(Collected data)
Segment Open

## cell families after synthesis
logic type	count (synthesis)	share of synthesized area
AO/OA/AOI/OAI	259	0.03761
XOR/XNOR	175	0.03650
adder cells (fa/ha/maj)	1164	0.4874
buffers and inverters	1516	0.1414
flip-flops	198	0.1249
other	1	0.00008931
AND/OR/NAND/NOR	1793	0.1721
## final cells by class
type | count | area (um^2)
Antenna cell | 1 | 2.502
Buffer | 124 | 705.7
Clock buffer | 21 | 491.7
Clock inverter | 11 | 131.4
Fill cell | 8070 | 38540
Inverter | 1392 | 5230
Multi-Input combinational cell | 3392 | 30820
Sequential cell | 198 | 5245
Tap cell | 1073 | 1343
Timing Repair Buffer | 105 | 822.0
## src/sv/sort_values_by_keys_core_macros.svh

```systemverilog
// Assertion helpers for the key sorter.
`ifndef SORT_VALUES_BY_KEYS_CORE_MACROS_SVH
`define SORT_VALUES_BY_KEYS_CORE_MACROS_SVH

// same-cycle implication
`define SVBK_ASSERT_NOW(lbl, ante, cons) \
  lbl: assert property (@(posedge clk) disable iff (!rst_n) (ante) |-> (cons)) \
    else $error("svbk check failed");

// next-cycle implication
`define SVBK_ASSERT_NEXT(lbl, ante, cons) \
  lbl: assert property (@(posedge clk) disable iff (!rst_n) (ante) |=> (cons)) \
    else $error("svbk check failed");

`endif

```

## src/sv/svbk_pkg.sv

```systemverilog
package svbk_pkg;

  localparam int CAPACITY_DEF = 64;
  localparam int PAY_W        = 32;
  localparam int KEY_W        = 64;

  typedef enum logic {
    ST_LOAD,
    ST_DRAIN
  } state_t;

  // per-cycle command broadcast to every cell
  typedef struct packed {
    logic load;
    logic drain;
  } cell_ctrl_t;

endpackage

```

## src/sv/svbk_cell.sv

```systemverilog
module svbk_cell (
  input  logic                                clk,
  input  logic                                rst_n,
  input  svbk_pkg::cell_ctrl_t                ctrl_i,
  input  logic signed [svbk_pkg::KEY_W-1:0]   new_key_i,
  input  logic signed [svbk_pkg::PAY_W-1:0]   new_pay_i,
  input  logic                                prev_ins_i,
  input  logic                                prev_valid_i,
  input  logic signed [svbk_pkg::KEY_W-1:0]   prev_key_i,
  input  logic signed [svbk_pkg::PAY_W-1:0]   prev_pay_i,
  input  logic                                next_valid_i,
  input  logic signed [svbk_pkg::KEY_W-1:0]   next_key_i,
  input  logic signed [svbk_pkg::PAY_W-1:0]   next_pay_i,
  output logic                                ins_o,
  output logic                                valid_o,
  output logic signed [svbk_pkg::KEY_W-1:0]   key_o,
  output logic signed [svbk_pkg::PAY_W-1:0]   pay_o
);

  logic                              valid_r, valid_nxt;
  logic signed [svbk_pkg::KEY_W-1:0] key_r, key_nxt;
  logic signed [svbk_pkg::PAY_W-1:0] pay_r, pay_nxt;

  // strictly greater keeps equal keys ahead of the new pair
  assign ins_o = !valid_r || (key_r > new_key_i);

  always_comb begin
    valid_nxt = valid_r;
    key_nxt   = key_r;
    pay_nxt   = pay_r;
    if (ctrl_i.load) begin
      if (ins_o && !prev_ins_i) begin
        valid_nxt = 1'b1;
        key_nxt   = new_key_i;
        pay_nxt   = new_pay_i;
      end else if (ins_o && prev_ins_i) begin
        valid_nxt = prev_valid_i;
        key_nxt   = prev_key_i;
        pay_nxt   = prev_pay_i;
      end
    end else if (ctrl_i.drain) begin
      valid_nxt = next_valid_i;
      key_nxt   = next_key_i;
      pay_nxt   = next_pay_i;
    end
  end

  always_ff @(posedge clk) begin
    if (!rst_n) begin
      valid_r <= 1'b0;
    end else begin
      valid_r <= valid_nxt;
    end
  end

  always_ff @(posedge clk) begin
    key_r <= key_nxt;
    pay_r <= pay_nxt;
  end

  assign valid_o = valid_r;
  assign key_o   = key_r;
  assign pay_o   = pay_r;

endmodule

```

## config.mk

```make
export PLATFORM = sky130hd
export DESIGN_NAME = svbk_cell
export DESIGN_NICKNAME = d
export VERILOG_FILES = /design/src/sv/sort_values_by_keys_core_macros.svh /design/src/sv/svbk_pkg.sv /design/src/sv/svbk_cell.sv
export SDC_FILE = /design/constraint.sdc
export NUM_CORES = 1
export LEC_CHECK = 0
export BUFFER_PORTS_ARGS = -buffer_cell sky130_fd_sc_hd__buf_2
export CAP_MARGIN = 10
export CORE_AREA = 2 2 153 155
export CTS_BUF_LIST = sky130_fd_sc_hd__clkbuf_4 sky130_fd_sc_hd__clkbuf_8 sky130_fd_sc_hd__clkbuf_16
export CTS_CLUSTER_SIZE = 14
export DETAILED_ROUTE_END_ITERATION = 16
export DIE_AREA = 0 0 155 157
export GPL_ROUTABILITY_DRIVEN = 0
export PLACE_DENSITY = 0.64
export SYNTH_ARGS = -nofsm -noshare
export SYNTH_HDL_FRONTEND = slang
export SYNTH_SLANG_ARGS = --single-unit
```

## constraint.sdc

```tcl
create_clock -name clk -period 11.05 [get_ports clk]
set_clock_uncertainty 0.1 [all_clocks]
set_input_delay 0 -clock clk [delete_from_list [all_inputs] [get_ports clk]]
set_output_delay 0 -clock clk [all_outputs]
set_load 0.01 [all_outputs]
```

Yosys cells after proc, flatten, opt, wreduce, memory -nomap -nowiden. Index checks and enable logic that the tools add are counted.

Register bits: 97. Bits of input ports: 295. Output and inout port bits: 98. Word-level logic and storage cells: 24.

$lt $le $gt $ge: 1. Eq/ne operators: 1. Muxes and demuxes: 12. Reduce and logical (&&, ||, !) cells: 7.

Operators with widths (number): $mux W64 (4); $mux W32 (4); $gt A64 B64 Y1 (1); $mux W1 (4); $ne A3 B1 Y1 const B (1); $logic_and A1 B1 Y1 (2); $logic_not A1 Y1 (2); $reduce_and A2 Y1 (1); $reduce_bool A2 Y1 (1); $logic_or A1 B1 Y1 (1).

Depth between registers and ports, before layout.
Word-level depth: 6. Gate-level depth with buffers: 13. Depth with buffers taken out: 10.

Least setup slack after synthesis. OpenSTA, ideal clock, no wires.

Path type: flip-flop to flip-flop. Start point: reg key_r (netlist bit key_o[14]). End point: reg key_r (netlist bit key_o[0]), enable pin. Setup time: 0.414 ns. Arrival: 3.753 ns. Data required time: 10.536 ns. Slack: 6.783 ns. Cell stages (with the launch flop): 10. Path buffers: 0. Period minus slack after synthesis: 4.267 ns. Cells stage by stage: edfxtp_1 -> ha_1 -> a21oi_1 -> nand2_1 -> a221o_1 -> o31a_1 -> o211ai_1 -> a21oi_1 -> o31ai_1 -> mux2_2.

Word-level cells in the longest chain between the ends: 5. Elaborated cells between the ends (all ways): 6. Classes of those cells: order compare (1); eq/ne (1); reduce/logical (4).

RTL lines: from (decl) (RTL line svbk_cell.sv:21) `logic signed [svbk_pkg::KEY_W-1:0] key_r, key_nxt;`; from (signal assigned) (RTL line svbk_cell.sv:57) `key_r <= key_nxt;`; $gt A64 B64 Y1 * (RTL line svbk_cell.sv:25) `assign ins_o = !valid_r || (key_r > new_key_i);`; $logic_or A1 B1 Y1 * (RTL line svbk_cell.sv:25); via ins_o (RTL line svbk_cell.sv:14) `output logic ins_o,`; $logic_and A1 B1 Y1, on equally long branches (RTL line svbk_cell.sv:32, svbk_cell.sv:36); $ne A3 B1 Y1 (no line) *; $reduce_and A2 Y1 (no line) *.

The timed path passes the listed nets; every way through them passes the cells marked *. A chain may end at the register's enable or synchronous reset.

Worst setup path after layout.
Start point: reg key_r (netlist bit key_o[5]). End point: reg key_r (netlist bit key_o[15]) (data pin).

Word-level cells in the longest chain between the ends: 5.

RTL lines: $gt A64 B64 Y1 (RTL line svbk_cell.sv:25); $logic_or A1 B1 Y1 (RTL line svbk_cell.sv:25); $logic_and A1 B1 Y1 (RTL line svbk_cell.sv:32) `if (ins_o && !prev_ins_i) begin`; $mux W64 (RTL line svbk_cell.sv:32); $mux W64 (RTL line svbk_cell.sv:31) `if (ctrl_i.load) begin`; via key_nxt, one bit (RTL line svbk_cell.sv:21).

The timed path passes the listed nets, and every way through them passes these cells.

==> summary.txt <==
Run status
  • Status: finished, final reports clean

Global routing
  • Largest net degree at the start of global routing: 114
  • Initial antenna violation count: 2
  • First-pass GRT wire length: 46000 um
  • Grt total ovfl: 0
  • GR Util All Layers: 24.0%
  • Vias in the first global route: 8698

Clocking
  • Clk sink count: 97
  • Inserted Clock Buffers: 9
  • Deepest clock path buffer count: 2
  • Worst skew pair latency: 360 ps
  • Post-CTS setup buffers: 0
  • Clock transition at path regs: 80 ps
  • CTS tree: done
  • CTS HTree Levels: 3
  • Clock root cell: clkbuf_16

STA
  • Final setup vio count: 0
  • Fin crit share: 42.9%
  • Pin slew with the least headroom to its limit: 1240 ps
  • Min Clock Period, post-route: 4740 ps
  • Final slew viol count: 0
  • Worst slew margin: 17.1%
  • RSZ-0062 raised after global routing: false
  • Fmax: 211 MHz
  • Final setup TNS: 0 ps
  • Hold Fails Final Rpt: 0

Logic synthesis
  • Synthesis warning total: 0
  • EDFF count, synth: 96
  • Library cells used by synthesis: 40
  • Post-Synthesis Cells: 817
  • Synthesized net count: 1176
  • Synth Flop Type: edfxtp_1
  • Async S/R FF share, synth: 0%
  • Area leader, netlist: edfxtp_1
  • Flip-flop and latch count after synthesis: 97
  • Sequential fraction of the synthesis area: 39.5%
  • Syn avg cell area: 8.99 sq um
  • Cell Area, Synth: 0.00734 sq mm
  • Area contributors post-synth: edfxtp_1 (39%), ha_1 (11%), o31ai_1 (9.9%)
  • Area share of the largest cell type after synthesis: 39.3%

Worst setup path
  • Setup slack, reg-to-reg: 6310 ps
  • Largest stage delay, worst path: 800 ps
  • CP max stage cell: buf_4
  • R2r endpoint: key_o[15]$_DFFE_PP_
  • CP max FO: 75
  • R2r startpoint: key_o[5]$_DFFE_PP_
  • CP Data Required Time: 11170 ps
  • Buf+Inv Stages, Crit Path: 2
  • CP Class: flop to flop
  • Crit end category: flop
  • Crit path DAT: 4860 ps
  • Startpoint class of the critical path: flop
  • Number of cells on the worst reg-to-reg path: 11
  • CP delay by family, top: compound AO/OA/AOI/OAI gates
  • Crit-path cells: ha_1 -> a21oi_1 -> o21ai_1 -> a221o_1 -> o31a_1 -> o211a_4 -> o21ai_4 -> buf_4 -> nand4_1 -> a31oi_1 -> dlygate4sd3_1

Die
  • Width of the die: 155 um
  • Initial Utilization: 32.6%
  • Die area: 0.0243 sq mm
  • Core area: 0.0225 sq mm
  • Cell row count: 55
  • DIE HEIGHT: 157 um
  • I/O pin total: 393

Drt
  • Metal-1 WL: 11900 um
  • DR vias: 9137
  • Drt drc: 0
  • Wirelength, routed: 30500 um
  • Vias per cell: 5.61
  • Iter 0 DRT Violations: 1012
  • Final ANT Viol Nets: 0
  • Highest Signal Layer: met5
  • Drt pass-1 iters: 7
  • DR WL met3: 2480 um
  • Met2 WL: 15100 um
  • Post-DR wirelength/cell: 18.7 um

Power and ir drop
  • PD cells: 113 mW/mm^2
  • Clk network pwr share: 26.9%
  • Power after layout: 1320 uW
  • Internal power: 891 uW
  • Lkg Pwr: 0.00529 uW
  • Worst VDD drop: 64.5 uV
  • Switch share: 32.7%
  • Switch Pwr: 432 uW
  • Reg power frac: 37.2%
  • Combinational share of power: 35.8%

Cells and area
  • Layout cells sized above 1: 31.6%
  • Most common cell after layout, fill and taps aside: buf_2
  • FF+latch area: 0.00290 sq mm
  • P&R area growth vs syn: 58.9%
  • Final Instance Area: 0.0117 sq mm
  • Layout Utilization: 51.8%
  • Most frequent cells in the layout: buf_2 (391), dlygate4sd3_1 (195), nand4_1 (109)
  • Area of the multi-input gates: 0.00385 sq mm
  • Nets@finish: 1698
  • # fillers: 2116
  • Non-filler instance count after layout: 1630

Flow run
  • Max-Cap Viols: 0

Place
  • Input/output buffers: 392
  • Inst Count DP: 1418
  • Hpwl dp: 20500 um
  • Placed Area: 0.00939 sq mm

Min path
  • Hold WC Path Type: input port to flop
  • Worst Hold End: key_o[37]$_DFFE_PP_
  • WHS Path Cells: 2
  • Worst hold start: ctrl_i[0]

Segment Closed

What is expected: For the records given here, say how many lines hold the string "enable", with no further words.

Task output: 3